At first, we wrote type serializers by hand, made a lot of errors, and came to the conclusion that we needed to automatically check the correctness of serialization/deseralization. That said, it would be very difficult to cover all our choice structure with regular unit tests. We decided to use the equivalence class testing approach where we set value intervals of interest for all types/fields, and the test iterates through all combinations. This way, you get more complete coverage of the logic without writing test cases manually.

We then faced the problem of error reproducing. To solve this, we implemented a simple solution: recording all outgoing and incoming updates on both client and server to dump file. If QA finds some kind of error related to state, they can easily send a complete, corresponding dump to the developers.

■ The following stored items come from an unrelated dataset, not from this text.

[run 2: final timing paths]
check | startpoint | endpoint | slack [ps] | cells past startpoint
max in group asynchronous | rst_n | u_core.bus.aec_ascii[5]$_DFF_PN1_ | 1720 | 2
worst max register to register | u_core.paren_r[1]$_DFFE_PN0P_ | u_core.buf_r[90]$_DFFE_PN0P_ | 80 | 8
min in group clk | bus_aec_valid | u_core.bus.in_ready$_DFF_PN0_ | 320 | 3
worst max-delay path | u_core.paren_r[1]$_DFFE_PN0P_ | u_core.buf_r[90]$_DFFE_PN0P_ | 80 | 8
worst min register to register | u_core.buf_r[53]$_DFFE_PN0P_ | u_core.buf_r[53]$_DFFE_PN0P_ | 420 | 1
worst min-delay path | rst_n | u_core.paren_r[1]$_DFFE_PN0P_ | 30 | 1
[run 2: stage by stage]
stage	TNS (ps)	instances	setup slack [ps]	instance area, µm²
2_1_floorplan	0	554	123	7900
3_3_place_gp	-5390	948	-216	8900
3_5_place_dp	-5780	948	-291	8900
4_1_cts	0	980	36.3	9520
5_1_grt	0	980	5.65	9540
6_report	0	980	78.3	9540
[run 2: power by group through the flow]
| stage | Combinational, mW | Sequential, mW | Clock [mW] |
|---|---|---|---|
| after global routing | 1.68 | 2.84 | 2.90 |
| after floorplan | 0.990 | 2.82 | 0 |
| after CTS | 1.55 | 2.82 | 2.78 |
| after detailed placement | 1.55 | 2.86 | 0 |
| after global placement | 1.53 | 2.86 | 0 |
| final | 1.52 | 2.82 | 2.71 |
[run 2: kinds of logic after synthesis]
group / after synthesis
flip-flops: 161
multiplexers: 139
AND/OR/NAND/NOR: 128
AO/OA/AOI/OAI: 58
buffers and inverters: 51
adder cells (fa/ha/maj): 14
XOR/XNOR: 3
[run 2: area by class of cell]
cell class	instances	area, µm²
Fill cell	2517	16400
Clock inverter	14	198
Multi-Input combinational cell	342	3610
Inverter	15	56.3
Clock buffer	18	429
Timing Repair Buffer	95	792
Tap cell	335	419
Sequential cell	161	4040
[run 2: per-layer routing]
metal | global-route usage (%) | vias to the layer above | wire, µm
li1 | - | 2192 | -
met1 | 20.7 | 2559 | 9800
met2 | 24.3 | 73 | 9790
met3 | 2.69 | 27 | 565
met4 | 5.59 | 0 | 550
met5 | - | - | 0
==> config.mk <==
export PLATFORM = sky130hd
export DESIGN_NAME = cla_16_4
export DESIGN_NICKNAME = d
export VERILOG_FILES = /design/src/rtl/adder_pkg.sv /design/src/rtl/cla_4.sv /design/src/rtl/cla_16_4.sv
export SDC_FILE = /design/constraint.sdc
export NUM_CORES = 1
export LEC_CHECK = 0
export ABC_AREA = 0
export ABC_CLOCK_PERIOD_IN_PS = 5000
export CORE_AREA = 2 2 47 49
export DETAILED_ROUTE_END_ITERATION = 7
export DIE_AREA = 0 0 49 51
export PLACE_DENSITY = 0.95
export SLEW_MARGIN = 20
export SYNTH_ARGS = -nofsm -noshare
export SYNTH_HDL_FRONTEND = slang
export SYNTH_HIERARCHICAL = 1
export SYNTH_SLANG_ARGS = --single-unit
==> constraint.sdc <==
create_clock -name vclk -period 5
set_clock_uncertainty 0.2 [all_clocks]
set_input_delay 1 -clock vclk [all_inputs]
set_output_delay 1 -clock vclk [all_outputs]
set_load 0.05 [all_outputs]
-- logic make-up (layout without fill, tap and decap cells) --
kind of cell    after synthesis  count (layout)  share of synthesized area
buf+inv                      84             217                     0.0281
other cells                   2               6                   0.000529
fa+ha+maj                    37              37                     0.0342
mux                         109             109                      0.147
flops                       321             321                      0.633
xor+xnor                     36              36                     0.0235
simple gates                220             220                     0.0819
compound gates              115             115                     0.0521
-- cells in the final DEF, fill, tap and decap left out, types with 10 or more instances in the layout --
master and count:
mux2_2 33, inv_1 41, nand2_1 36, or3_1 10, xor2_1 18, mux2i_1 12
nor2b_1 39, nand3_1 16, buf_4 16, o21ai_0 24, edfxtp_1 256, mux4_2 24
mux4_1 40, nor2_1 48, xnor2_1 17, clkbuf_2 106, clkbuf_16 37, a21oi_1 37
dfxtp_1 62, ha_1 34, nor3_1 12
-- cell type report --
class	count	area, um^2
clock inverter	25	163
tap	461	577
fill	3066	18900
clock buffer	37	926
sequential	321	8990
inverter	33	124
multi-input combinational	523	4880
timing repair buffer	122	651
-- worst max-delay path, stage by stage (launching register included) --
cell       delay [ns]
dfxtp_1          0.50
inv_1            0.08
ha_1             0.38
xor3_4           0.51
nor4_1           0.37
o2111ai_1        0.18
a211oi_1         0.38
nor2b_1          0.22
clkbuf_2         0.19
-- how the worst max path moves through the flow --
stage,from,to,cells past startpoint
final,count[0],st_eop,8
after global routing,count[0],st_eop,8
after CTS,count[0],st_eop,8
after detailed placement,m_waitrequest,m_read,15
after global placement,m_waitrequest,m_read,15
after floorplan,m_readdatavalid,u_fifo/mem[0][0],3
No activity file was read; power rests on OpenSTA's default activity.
File: src/rtl/bsearch_fsm.sv
// Binary-search sequencer: latches a target, walks l/r pointers over a sorted
// synchronous-read RAM, and reports found/loc with a done flag.
module bsearch_fsm #(
  parameter int unsigned DATA_WIDTH = 8,
  parameter int unsigned ADDR_WIDTH = 5
) (
  input  logic                  clk,
  input  logic                  reset,
  input  logic                  s,
  input  logic [DATA_WIDTH-1:0] in,
  input  logic [DATA_WIDTH-1:0] ram_rdata,
  output logic [ADDR_WIDTH-1:0] ram_addr,
  output logic                  done,
  output logic                  found,
  output logic [ADDR_WIDTH-1:0] loc
);

  localparam int unsigned SUM_WIDTH = ADDR_WIDTH + 1;
  localparam logic [ADDR_WIDTH-1:0] ADDR_MAX = {ADDR_WIDTH{1'b1}};
  localparam logic [ADDR_WIDTH-1:0] ADDR_ONE = ADDR_WIDTH'(1);

  typedef enum logic [1:0] {
    S_IDLE = 2'd0,
    S_ADDR = 2'd1,
    S_CMP  = 2'd2,
    S_DONE = 2'd3
  } state_t;

  state_t                state_q, state_d;
  logic [DATA_WIDTH-1:0] a_q, a_d;
  logic [ADDR_WIDTH-1:0] l_q, l_d;
  logic [ADDR_WIDTH-1:0] r_q, r_d;
  logic                  done_q, done_d;
  logic                  found_q, found_d;
  logic [ADDR_WIDTH-1:0] loc_q, loc_d;

  logic [SUM_WIDTH-1:0]  sum;
  logic [ADDR_WIDTH-1:0] mid;

  // Midpoint from a widened sum so l+r cannot overflow.
  always_comb begin
    sum = SUM_WIDTH'(l_q) + SUM_WIDTH'(r_q);
    mid = ADDR_WIDTH'(sum >> 1);
  end

  // Pointers are frozen in S_ADDR, so the address holds into S_CMP.
  always_comb begin
    ram_addr = '0;
    if ((state_q == S_ADDR) || (state_q == S_CMP)) begin
      ram_addr = mid;
    end
  end

  always_ff @(posedge clk) begin
    if (reset) begin
      state_q <= S_IDLE;
      a_q     <= '0;
      l_q     <= '0;
      r_q     <= '0;
      done_q  <= 1'b0;
      found_q <= 1'b0;
      loc_q   <= '0;
    end else begin
      state_q <= state_d;
      a_q     <= a_d;
      l_q     <= l_d;
      r_q     <= r_d;
      done_q  <= done_d;
      found_q <= found_d;
      loc_q   <= loc_d;
    end
  end

  always_comb begin
    state_d = state_q;
    a_d     = a_q;
    l_d     = l_q;
    r_d     = r_q;
    found_d = found_q;
    loc_d   = loc_q;

    unique case (state_q)
      S_IDLE: begin
        if (s) begin
          a_d     = in;
          l_d     = '0;
          r_d     = ADDR_MAX;
          found_d = 1'b0;
          loc_d   = '0;
          state_d = S_ADDR;
        end
      end
      S_ADDR: begin
        state_d = S_CMP;
      end
      S_CMP: begin
        // Edge checks on mid==r / mid==l keep the pointers from wrapping.
        if (a_q == ram_rdata) begin
          found_d = 1'b1;
          loc_d   = mid;
          state_d = S_DONE;
        end else if (a_q > ram_rdata) begin
          if (mid == r_q) begin
            state_d = S_DONE;
          end else begin
            l_d     = mid + ADDR_ONE;
            state_d = S_ADDR;
          end
        end else begin
          if (mid == l_q) begin
            state_d = S_DONE;
          end else begin
            r_d     = mid - ADDR_ONE;
            state_d = S_ADDR;
          end
        end
      end
      S_DONE: begin
        if (!s) begin
          state_d = S_IDLE;
        end
      end
      default: begin
        state_d = S_IDLE;
      end
    endcase

    done_d = (state_d == S_DONE);
  end

  assign done  = done_q;
  assign found = found_q;
  assign loc   = loc_q;

endmodule

File: config.mk
export PLATFORM = sky130hd
export DESIGN_NAME = bsearch_fsm
export DESIGN_NICKNAME = d
export VERILOG_FILES = /design/src/rtl/bsearch_fsm.sv
export SDC_FILE = /design/constraint.sdc
export NUM_CORES = 1
export LEC_CHECK = 0
export ABC_AREA = 1
export CAP_MARGIN = 30
export CELL_PAD_IN_SITES_DETAIL_PLACEMENT = 2
export CELL_PAD_IN_SITES_GLOBAL_PLACEMENT = 2
export CORE_UTILIZATION = 31
export DETAILED_ROUTE_END_ITERATION = 8
export PLACE_DENSITY = 0.92
export SYNTH_ARGS = -nofsm -noshare
export SYNTH_HDL_FRONTEND = slang
export SYNTH_SLANG_ARGS = --single-unit
File: constraint.sdc
create_clock -name clk -period 4.15 [get_ports clk]
set_clock_uncertainty 0.15 [all_clocks]
set_input_delay 0.415 -clock clk [delete_from_list [all_inputs] [get_ports clk]]
set_output_delay 0.415 -clock clk [all_outputs]
set_load 0.03 [all_outputs]
Word level (Yosys, flattened, before mapping)
Cells that the tools add are included.
Storage, ports and cells
  output and inout port bits: 12
  register bits after elaboration: 27
  word-level logic and storage cells: 55
  input bits: 19
Cells by class
  magnitude comparators: 1
  add/subtract/negate cells: 3
  equality and inequality tests: 14
  reductions and logical operators: 7
  muxes and demuxes: 23
Operators with widths (number)
  $mux W5: 10
  $pmux W5 S2: 3
  $mux W2: 6
  $eq A5 B5 Y1: 2
  $ne A2 B2 Y1 const B: 5
  $reduce_and A5 Y1: 2
  $eq A8 B8 Y1: 1
  $gt A8 B8 Y1: 1
  $pmux W2 S4: 1
  $add A5 B5 Y6: 1
  $eq A2 B2 Y1 const B: 3
  $add A5 B1 Y5 const B: 1
  $sub A5 B1 Y5 const B: 1
  $ne A2 B1 Y1 const B: 2
  $reduce_and A3 Y1: 1
  $eq A2 B1 Y1 const B: 1
  $logic_not A2 Y1: 1
  $mux W1: 2
  $pmux W1 S2: 1
  $reduce_and A2 Y1: 1
  $reduce_bool A2 Y1: 1
  $logic_or A1 B1 Y1: 1

Logic depth before layout (Yosys ltp)
Gate-level depths: netlist (run 1).
  word-level depth: 7
  depth in mapped cells: 16
  depth with buffers taken out: 16

Worst setup path before layout (run 1)
Ideal clock, no wire load.
  path type: reg2out
  start: register l_q[0]
  end: output ram_addr[1]
  data required time: 3.585 ns
  arrival: 1.673 ns
  cell stages (with the launch flop): 9
  path slack: 1.912 ns
  path buffers: 0
  path through: dfxtp_1 > nand2_1 > inv_1 > fa_1 > nand2_2 > inv_2 > nor2_4 > inv_1 > nor2_1
On the way
  word-level cells in the longest chain between the ends: 2
Ends and longest elaborated chain
  from (decl): line 31  | logic [ADDR_WIDTH-1:0] l_q, l_d;
  from (signal assigned): line 66  | l_q <= l_d;
  $add A5 B5 Y6: line 42  | sum = SUM_WIDTH'(l_q) + SUM_WIDTH'(r_q);
  $mux W5: line 49  | if ((state_q == S_ADDR) || (state_q == S_CMP)) begin
  to (decl): line 12  | output logic [ADDR_WIDTH-1:0] ram_addr,
No other way between the ends.

Worst setup path in the final report (run 1)
  start: register r_q[0]
  end: output ram_addr[3]
On the way
  word-level cells in the longest chain between the ends: 2
Ends and longest elaborated chain
  from (decl): line 32  | logic [ADDR_WIDTH-1:0] r_q, r_d;
  from (signal assigned): line 67  | r_q <= r_d;
  $add A5 B5 Y6: line 42
  $mux W5: line 49
No other way between the ends.

==> results by group, run 1 <==
Logic synthesis
  • Synthesis-stage register bit count: 27
  • Avg Inst Size Synth: 6.578 um^2
  • Synth unique cells: 27
  • YS warnings: 0
  • Mapped Cells: 307
  • Share of the yosys chip area belonging to registers: 0.2677
  • Cell area after synthesis: 2019 um^2
  • Syn_nets: 345

Detailed routing
  • Violation count after the first detailed-routing iteration: 46
  • Drt drc: 0
  • Detailed-route via count: 2086
  • Drt pass-1 iters: 4
  • ANT nets after route: 0
  • Vias per cell: 5.051
  • Routed WL: 6918 um
  • Drt wl/cell: 16.75 um

Worst hold path
  • Worst hold start: loc[4]
  • Worst hold stages: 2
  • Hold Path End: loc[4]
  • Hold Path Class: register to register

STA
  • F_max: 314.5 MHz
  • Hold Fails Final Rpt: 0
  • RSZ-0062 raised after global routing: no
  • Fin Hold WS: 333.3 ps
  • Setup violators final: 0
  • Fin crit period: 3179 ps
  • Final Cycle Share: 0.7661
  • Final setup TNS: 0 ps
  • Worst Tran Pin Value: 564.0 ps
  • Relative slew slack: 0.6240
  • Final max-slew violation count: 0

GRT
  • GRT Util Overall: 0.2245
  • Largest net degree at the start of global routing: 18
  • Vias in the first global route: 2241
  • First-pass GRT wire length: 11270 um
  • Grt ovf: 0
  • Antenna violations before repair: 0

Final layout
  • Final Util: 0.3843
  • Synth-to-Final Area Change: 20.14%
  • # nets final: 375
  • Post-Layout Cell Count: 413
  • N_diodes: 0
  • Share of cells above drive strength 1: 0.09226

Clocking
  • CTS tree: done
  • Post-CTS Hold Fix Bufs: 0
  • Clock Path Buffers: 2
  • Clock Latency Late Sink: 290 ps
  • CTS root buffer: clkbuf_8
  • Post-CTS Setup Inserts: 0
  • CTS sink cnt: 27
  • Post-CTS Resized: 0
  • Number of buffers created by CTS: 3
  • H-tree depth: 1
  • Clock-pin transition on the worst setup and hold timing paths: 100 ps

Critical path
  • FF-to-FF End: l_q[2]
  • Crit Path Category: register to output pin
  • Critical path arrival: 2610 ps
  • CP Capture Type: output pin
  • CP Max Fanout: 5
  • Worst r2r src: state_q[0]
  • Worst Path Required: 3590 ps
  • Worst setup SP type: register
  • Reg2Reg Depth: 10
  • Register-to-register setup slack: 1350 ps

Placed design
  • Buffers on Ports: 30
  • # placed instances: 409
  • Gpl congestion: 0.8225
  • Dpl hpwl: 5421 um

Floorplan
  • Rows: 29
  • DIE HEIGHT: 82.71 um
  • IO Pins: 31
  • Die Area: 6841 um^2
  • Die X: 82.71 um
  • Initial Util: 0.3199
  • Core ar.: 6314 um^2

Power
  • Total Power: 1.453 mW
  • Clock power frac: 0.111
  • Power Density: 598.8 nW/um^2
  • Switching portion of total power: 0.5251
  • Pleak: 1.203 nW
  • Seq pwr share: 0.246
  • VDD IR-drop max: 0.0002790 V
  • Internal power: 0.6899 mW
  • Psw: 0.7628 mW
  • Comb pwr share: 0.643

Run status
  • Run status: finished clean

Run
  • Maxcap violations: 0
-- critical path: stages (launching register included) --
cell	delay, ps
dfxtp_1	360
nand2_1	100
inv_1	90
fa_1	450
nand3_1	140
nand3_1	100
nand2_2	140
inv_1	140
nor2_1	130
clkdlybuf4s50_1	680
-- power groups by stage --
stage / Combinational, mW / Clock (mW) / Sequential (mW)
4_1_cts: 0.948 / 0.166 / 0.358
6_report: 0.934 / 0.161 / 0.358
3_5_place_dp: 0.921 / 0 / 0.364
3_3_place_gp: 0.861 / 0 / 0.359
5_1_grt: 1.04 / 0.173 / 0.365
2_1_floorplan: 0.656 / 0 / 0.360
-- cells by family after synthesis --
group,share of synthesized area
buffers and inverters,0.1140
xor gates and xnor gates,0.01735
DFF,0.2677
and+or+nand+nor,0.3835
AOI/OAI and AO/OA,0.09604
adders and majority gates,0.1214
-- state kept, by name (all words and copies together) (netlist names) --
signal,flops
state_q,2
r_q,5
found,1
a_q,8
l_q,5
done,1
loc,5
-- how the worst max path moves through the flow --
stage            from          end  slack (ps)  cells after the start
2_1_floorplan  l_q[0]  ram_addr[1]        1910                      8
3_3_place_gp   r_q[0]  ram_addr[1]        1350                      9
3_5_place_dp   r_q[0]  ram_addr[3]        1280                      9
4_1_cts        r_q[0]  ram_addr[3]         950                      9
5_1_grt        r_q[0]  ram_addr[3]         810                     10
6_report       r_q[0]  ram_addr[3]         970                      9
-- final cells by class --
cell class                      instances  area, um^2
Inverter                               50       187.7
Sequential cell                        27       540.5
Timing Repair Buffer                   31       307.8
Fill cell                             799        3887
Clock buffer                            4       45.04
Tap cell                               77       96.34
Multi-Input combinational cell        224        1249
-- cells in the mapped netlist (all sizes together) --
cell type   n  area, um^2
a211oi      1       7.510
a21oi      21       108.9
buf         4       35.03
clkbuf      2       7.510
dfxtp      27       540.5
fa          1       20.02
ha         18       225.2
inv        50       187.7
nand2      77       331.6
nand3      27       155.2
nand4       7       58.81
nor2       53       229.0
o21a        1       7.510
o21ai      14       70.06
xnor2       2       17.52
xor2        2       17.52
-- cells in the final DEF, fill, tap and decap left out, drive strengths merged --
master,n
buf,1
xor2,2
nand4,7
clkbuf,4
fa,1
a21oi,21
clkdlybuf4s50,30
ha,18
nor2,53
o21a,1
nand3,27
dfxtp,27
nand2,77
a211oi,1
xnor2,2
o21ai,14
inv,50
-- metal layers --
layer | GRT usage | part of all wire
met1 | 0.2617 | 0.42
met2 | 0.4131 | 0.54
met3 | 0.02088 | 0.019
met4 | 0.09655 | 0.024
met5 | 0 | 0
-- stage by stage --
step                setup WS, ps  area, um^2
floorplan                   1912        2019
global placement            1348        2381
finish                     970.5        2426
global route               812.2        2426
CTS                        952.0        2426
detailed placement          1284        2381
(Power assumes the default switching activity.)
==> inputs of run 2 (changes only) <==
CORE_UTILIZATION = 26   (was 31)
PLACE_DENSITY = 0.83   (was 0.92)
clock period = 2.55 ns   (was 4.15 ns; I/O delays follow)
==> run 2 against run 1 <==
  * The flow now finishes with violations (setup timing)
  * Combinational power increased by 100%
  * First-iteration DRC count increased by 11%
  * Final cell count increased by 10%
  * Sequential power increased by 63%
  * Routed wire length increased by 15%
  * Register-to-register slack got worse by 1400 ps
  * Critical path depth increased by 4
  * Clock power increased by 66%
  * Global-route usage decreased by 5.5 points
  * Die area increased by 19%
  * Power increased by 87%
==> results by group, run 2 (synthesis gave the netlist of run 1 again) <==
STA
  • Fin Hold WS: 321.5 ps (was 333.3 ps)
  • Worst Tran Pin Value: 571.4 ps (was 564.0 ps)
  • Final max-slew violation count: 0 (unchanged)
  • Final setup TNS: -75.07 ps (was 0 ps)
  • Relative slew slack: 0.6186 (was 0.6240)
  • Setup violators final: 2 (was 0)
  • Fin crit period: 2624 ps
  • Final worst slack: -74.38 ps (was 970.5 ps)
  • Final Cycle Share: 1.029
  • Hold Fails Final Rpt: 0 (unchanged)
  • F_max: 381.0 MHz
  • RSZ-0062 raised after global routing: yes (was no)

Floorplan
  • IO Pins: 31 (unchanged)
  • DIE HEIGHT: 90.13 um (was 82.71 um)
  • Core ar.: 7370 um^2 (was 6314 um^2)
  • Initial Util: 0.2740 (was 0.3199)
  • Rows: 31 (was 29)
  • Die X: 90.13 um (was 82.71 um)
  • Die Area: 8123 um^2 (was 6841 um^2)

Run status
  • Run status: finished with violations (was finished clean)
  • Failing checks: setup timing

Detailed routing
  • Routed WL: 7945 um (was 6918 um)
  • Drt wl/cell: 17.42 um (was 16.75 um)
  • ANT nets after route: 0 (unchanged)
  • Drt drc: 0 (unchanged)
  • Vias per cell: 4.836 (was 5.051)
  • Violation count after the first detailed-routing iteration: 51 (was 46)
  • Drt pass-1 iters: 4 (unchanged)
  • Detailed-route via count: 2205 (was 2086)

Clocking
  • Post-CTS Hold Fix Bufs: 0 (unchanged)
  • Clock Path Buffers: 2 (unchanged)
  • CTS sink cnt: 27 (unchanged)
  • CTS tree: done (unchanged)
  • CTS root buffer: clkbuf_8 (unchanged)
  • Number of buffers created by CTS: 3 (unchanged)
  • Clock Latency Late Sink: 300 ps (was 290 ps)
  • Clock-pin transition on the worst setup and hold timing paths: 100 ps (about the same)
  • H-tree depth: 1 (unchanged)

Placed design
  • Buffers on Ports: 30 (unchanged)
  • # placed instances: 442 (was 409)
  • Gpl congestion: 0.7985 (was 0.8225)
  • Dpl hpwl: 5268 um (was 5421 um)

Critical path
  • Register-to-register setup slack: -70 ps (was 1350 ps)
  • Worst Path Required: 2590 ps (was 3590 ps)
  • CP Max Fanout: 5 (unchanged)
  • CP Capture Type: register (was output pin)
  • Worst setup SP type: register (unchanged)
  • Crit Path Category: register to register (was register to output pin)
  • Critical path arrival: 2660 ps (was 2610 ps)

Final layout
  • Most common cell after layout, fill and taps aside: nand2_1 (unchanged)
  • Number of flip-flops in the largest register: 8 (unchanged)
  • Post-Layout Cell Count: 456 (was 413)
  • FILL cells: 894 (was 799)
  • Leading cell types in the layout, fill and taps excluded: 59 x nand2_1, 45 x inv_1, 44 x nor2_1, 25 x dfxtp_1, 25 x clkdlybuf4s50_1 (was 66 x nand2_1, 47 x nor2_1, 46 x inv_1, 30 x clkdlybuf4s50_1, 27 x dfxtp_1)
  • Share of cells above drive strength 1: 0.2073 (was 0.09226)
  • # nets final: 396 (was 375)
  • N_diodes: 0 (unchanged)
  • Synth-to-Final Area Change: 33.33% (was 20.14%)
  • Largest Register: a_q (unchanged)

GRT
  • Vias in the first global route: 2336 (was 2241)
  • First-pass GRT wire length: 11110 um (was 11270 um)
  • Largest net degree at the start of global routing: 18 (unchanged)
  • Antenna violations before repair: 0 (unchanged)
  • Grt ovf: 0 (unchanged)
  • GRT Util Overall: 0.1696 (was 0.2245)

Run
  • Maxcap violations: 0 (unchanged)

Power
  • VDD IR-drop max: 0.0004350 V (was 0.0002790 V)
  • Total Power: 2.720 mW (was 1.453 mW)
  • Pleak: 1.342 nW (was 1.203 nW)
  • Power Density: 1010 nW/um^2 (was 598.8 nW/um^2)

Worst hold path
  • Hold Path Class: register to register (unchanged)
run 2: changes by cell type in the layout (fill, tap and decap cells not counted), sizes merged:
cell           previous run  this run
nand2                    77        78
clkdlybuf4s50            30        25
clkbuf                    4         5
buf                       1        23
dlygate4sd2               0         2
run 2: metrics by stage:
stage	instance area (um^2)	setup WS [ps]	utilization
floorplan	2019	372.3	-
finish	2693	-74.38	0.3654
global route	2693	-134.8	0.3654
detailed placement	2489	-56.61	0.3377
CTS	2542	37.34	0.3450
global placement	2489	52.99	0.3377
run 2: final timing paths:
kind                            startpoint      to  cells past startpoint
worst max-delay path                r_q[0]  r_q[3]                     13
worst min register to register      loc[4]  loc[4]                      2
worst min-delay path                loc[4]  loc[4]                      2
worst max register to register      r_q[0]  r_q[3]                     13
run 2: critical path, cell delays in order, from the launching register on:
cell	delay, ps
dfxtp_4	380
nand2_4	80
inv_4	40
fa_2	630
xnor2_2	150
nand2_1	90
nor2_2	160
nand2_2	80
nor2_4	130
nand3_4	90
nand2_4	110
nand2_2	110
a21oi_1	220
nor2_1	90
run 2: power by group:
part | total [mW] | internal (mW) | switching, mW
clock network | 0.268 | 0.113 | 0.155
logic | 1.87 | 0.666 | 1.20
registers | 0.585 | 0.515 | 0.0705
total | 2.72 | 1.29 | 1.43
run 2: timing repair:
action / CTS / global route
buffers inserted: 0 / 9
gates resized for setup: 9 / 29
gates cloned: 0 / 1
pin swaps: 0 / 18
setup endpoints to repair: 9 / 14
hold endpoints to repair: 0 / 0
run 2: cell type report:
type | instances | area (um^2) | area share
well taps | 99 | 123.9 | 0.04600
multi-input cells | 225 | 1339 | 0.4972
flip-flops and latches | 27 | 548.0 | 0.2035
inverters | 50 | 190.2 | 0.07063
clock buffers | 4 | 45.04 | 0.01673
repair buffers | 51 | 446.7 | 0.1659
run 2: routing by layer:
metal  GRT usage  part of all wire  vias to the layer above
li1            -                 -                     1064
met1      0.1997              0.43                     1089
met2      0.3193              0.52                       37
met3     0.01100             0.022                       15
met4     0.06183             0.022                        0
met5           0                 0                        -
==> inputs of run 3 (changes only) <==
ABC_CLOCK_PERIOD_IN_PS = 2550   (was default)
CORE_MARGIN = 1.5   (was default)
==> run 3 against run 2 <==
  * The run now ends clean
  * Sequential share of layout area up 1.0 points
  * Count of clock-buffer cells in the layout down 1
  * Fmax up 8.5%
  * Sequential power about the same
  * Design area down 5.9%
  * Register-to-register slack better by 270 ps
  * Highest routed layer unchanged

This greatly simplifies debugging the protocol and mechanics because it makes it possible to easily and accurately repeat what happened in the game, correct the error, and immediately check how the corrected logic works on old data.

Also, in the context of working on pools and performance, we needed to create a benchmark that could be fed a pre-recorded dump of a real player battle and, under controlled and repeatable conditions similar to real ones, be used to optimize the serialization and deserialization process.

Results and conclusions

First, we rolled out the system in the new PvE mode, released in March 2023. This had less risk of getting us into trouble, since the match was played by one player against bots. We then added temporary events and gradually added other modes.
We caught one bug with the non-unique IDs of the mechs, switched them to indexes unique to the match, and everything started working without noticeable problems. After that fix, all matches on production began to work on the new protocol, and this continues to this day. We ocasionally receive complaints about freezes, but these are isolated cases, and we’re gradually collecting information and fixing everything.
The full state with an incomplete list of mechanics amounted to 2–2.5 KB. This was a lot, and we needed to shrink the size. We tested deltas and the average size of a server state update dropped to about 1 KB, which almost fit into the MTU. This is now a priority for us when going into production.
We stopped receiving complaints from players about ending up in “another world” (a noticeable desynchronization of state due to the loss of events). This allowed us to lay the foundation for new modes and features, for example, replays and observer mode.
Because of the new system, we have convenient debugging tools and can now easily and accurately reconstruct what is happening in a network match.
There are still difficulties at the intersection of the old RPC and the new state when, due to desynchronization, we observe some artifacts. But all this will go away when we transfer the mechanics completely to the new protocol.

In general, the transition process took quite a long time, but was carried out without critical problems. Next, we plan to transfer the remaining mechanics to a new track in order to completely abandon the legacy code. At the same time, we’re continuing to develop the network architecture itself, optimizing it in terms of calculation time, memory and traffic. We are also working on reliability and improving the analytics we collect to quickly correct errors.